On May 30, 1921, a young Black teenager named Dick Rowland entered an elevator at the Drexel Building, an office building on South Main Street in Tulsa. At some point after that, the young white elevator operator, Sarah Page, screamed and Rowland fled the scene, but was arrested the next morning.

Community members stage a "die-in" in 2020 beside the only two known grave markers for massacre victims at Oaklawn Cemetery (NYT)

By that time, rumors of what supposedly happened on that elevator had circulated through the city's white community. An inflammatory front-page story in the Tulsa Tribune that afternoon reported that police had arrested Rowland for sexually assaulting Page.

As evening fell, an angry white mob was gathering outside the courthouse, demanding the sheriff hand over Rowland. Sheriff Willard McCullough refused, and his men barricaded the top floor to protect Rowland.

Around 9:00pm, a group of about 25 armed Black men, including many World War I veterans, went to the courthouse to offer help guarding Rowland. After the sheriff turned them away, some of the white mob tried unsuccessfully to break into the National Guard armory nearby.

As rumors of a possible lynching spread, a group of around 75 armed Black men returned to the courthouse shortly after 10:00pm, where they were met by an estimated 1,500 white men, some bearing weapons.

Mt. Zion Baptist Church was among the buildings burnt to the ground by white mobs (AP)

The Burning of Greenwood
After shots were fired and chaos broke out, the outnumbered group of Black men retreated to Greenwood.

Over the next several hours, groups of white Tulsans, some of whom were deputized and given weapons by city officials, committed numerous acts of violence against Black people, including shooting an unarmed man in a movie theater.

The false belief that a large-scale insurrection among Black Tulsans was underway, including reinforcements from nearby towns and cities with large African American populations, fueled the growing hysteria.

As dawn broke on June 1st, thousands of white citizens poured into the Greenwood District, looting and burning homes and businesses over an area of 35 city blocks. Firefighters who arrived to help put out fires later testified that rioters had threatened them with guns and forced them to leave.

Greenwood after the burning (Red Cross)

Governor J. B. A. Robertson declared martial law shortly before noon, but by the time the National Guard arrived, the riot had effectively ended. Though guardsmen helped put out fires, they also imprisoned many Black Tulsans, and by June 2nd some 6,000 people were under armed guard at the local fairgrounds - some for up to eight days.

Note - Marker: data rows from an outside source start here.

--- src/rtl/hrlp_pkg.sv ---
// Types, constants and helper functions shared by the request line parser.
package hrlp_pkg;

	// Widths fixed by the line format
	localparam int BYTE_W      = 8;
	localparam int URL_LEN_W   = 11;
	localparam int METHOD_W    = 4;
	localparam int STATUS_W    = 2;
	localparam int NUM_METHODS = 13;
	localparam int POS_W       = 3;

	// Longest URL the counter can track
	localparam logic [URL_LEN_W-1:0] URL_LIMIT_MAX = 11'd1024;

	// Characters that steer the parse
	localparam logic [BYTE_W-1:0] CH_SPACE = 8'h20;
	localparam logic [BYTE_W-1:0] CH_CR    = 8'h0D;
	localparam logic [BYTE_W-1:0] CH_LF    = 8'h0A;
	localparam logic [BYTE_W-1:0] CH_DOT   = 8'h2E;
	localparam logic [BYTE_W-1:0] CH_ZERO  = 8'h30;
	localparam logic [BYTE_W-1:0] CH_NINE  = 8'h39;

	// Method names, right-justified, first character in the highest used byte
	localparam logic [55:0] METHOD_NAME [NUM_METHODS] = '{
		"GET", "HEAD", "POST", "PUT", "DELETE", "OPTIONS", "TRACE",
		"PATCH", "MOVE", "COPY", "LINK", "UNLINK", "WRAPPED"
	};
	localparam logic [POS_W-1:0] METHOD_LEN [NUM_METHODS] = '{
		3'd3, 3'd4, 3'd4, 3'd3, 3'd6, 3'd7, 3'd5,
		3'd5, 3'd4, 3'd4, 3'd4, 3'd6, 3'd7
	};
	localparam logic [NUM_METHODS-1:0] ALL_METHODS = '1;
	localparam logic [METHOD_W-1:0] METHOD_UNKNOWN = 4'd13;

	// Version prefix text
	localparam logic [39:0] VERSION_PREFIX = "HTTP/";
	localparam logic [POS_W-1:0] PREFIX_LEN = 3'd5;

	// Summary status codes
	typedef enum logic [STATUS_W-1:0] {
		ST_OK        = 2'd0,
		ST_URL_LONG  = 2'd1,
		ST_BAD_VER   = 2'd2,
		ST_NO_URL_END = 2'd3
	} status_t;

	// Parse phases
	typedef enum logic [2:0] {
		PH_METHOD   = 3'd0,
		PH_URL      = 3'd1,
		PH_PREFIX   = 3'd2,
		PH_MAJOR    = 3'd3,
		PH_MINOR    = 3'd4,
		PH_TAIL_OK  = 3'd5,
		PH_TAIL_BAD = 3'd6
	} phase_t;

	// Per-line parser state
	typedef struct packed {
		phase_t                 phase;
		logic [POS_W-1:0]       method_pos;
		logic [NUM_METHODS-1:0] method_cand;
		logic [URL_LEN_W-1:0]   url_count;
		logic                   url_overflow;
		logic [POS_W-1:0]       prefix_pos;
		logic [BYTE_W-1:0]      major_value;
		logic [BYTE_W-1:0]      minor_value;
	} parse_state_t;

	// One result transaction
	typedef struct packed {
		logic [BYTE_W-1:0]    url_byte;
		logic                 url_valid;
		logic                 line_done;
		logic [METHOD_W-1:0]  method_code;
		logic [BYTE_W-1:0]    version_major;
		logic [BYTE_W-1:0]    version_minor;
		logic                 version_valid;
		logic [URL_LEN_W-1:0] url_length;
		status_t              status;
	} result_t;

	// Character of method idx at position pos (pos below its length)
	function automatic logic [BYTE_W-1:0] method_char(input int idx,
		input logic [POS_W-1:0] pos);
		int sh;
		sh = (int'(METHOD_LEN[idx]) - 1 - int'(pos)) * 8;
		return METHOD_NAME[idx][sh +: 8];
	endfunction

	// Character of the version prefix at position pos (pos below five)
	function automatic logic [BYTE_W-1:0] prefix_char(input logic [POS_W-1:0] pos);
		int sh;
		sh = (int'(PREFIX_LEN) - 1 - int'(pos)) * 8;
		return VERSION_PREFIX[sh +: 8];
	endfunction

	// value * 10 + digit, saturating at 255
	function automatic logic [BYTE_W-1:0] add_digit(input logic [BYTE_W-1:0] v,
		input logic [3:0] d);
		logic [11:0] n;
		n = {1'b0, v, 3'b000} + {3'b000, v, 1'b0} + {8'd0, d};
		return (n > 12'd255) ? 8'd255 : n[7:0];
	endfunction

endpackage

Nearly 10,000 African Americans, the entire black population of Tulsa, were left homeless.

Estimates of the death toll were originally recorded as 36, along with more than 800 injured. The true number of deaths is now believed to be upwards of 300, with long-told stories of bodies stacked like cordwood, tossed into pits or dumped into the Arkansas River.

According to a later Red Cross estimate, some 1,256 houses were burned and another 215 were looted. Virtually every other structure in the Greenwood District, including churches, schools, businesses, and even a hospital and library, were destroyed or damaged by fire.

(New York Times)

Aftermath

In the hours after the Tulsa Race Massacre, all charges against Dick Rowland were dropped. The police concluded that Rowland had most likely stumbled into Page, or stepped on her foot. Kept safely under guard during the riot, Rowland left Tulsa the next morning and reportedly never returned.

Then history buried the story along with the dead. The Tulsa Tribune removed the front-page story of May 31st that sparked the chaos from its bound volumes, and scholars later discovered that police and state militia archives about the riot were missing as well.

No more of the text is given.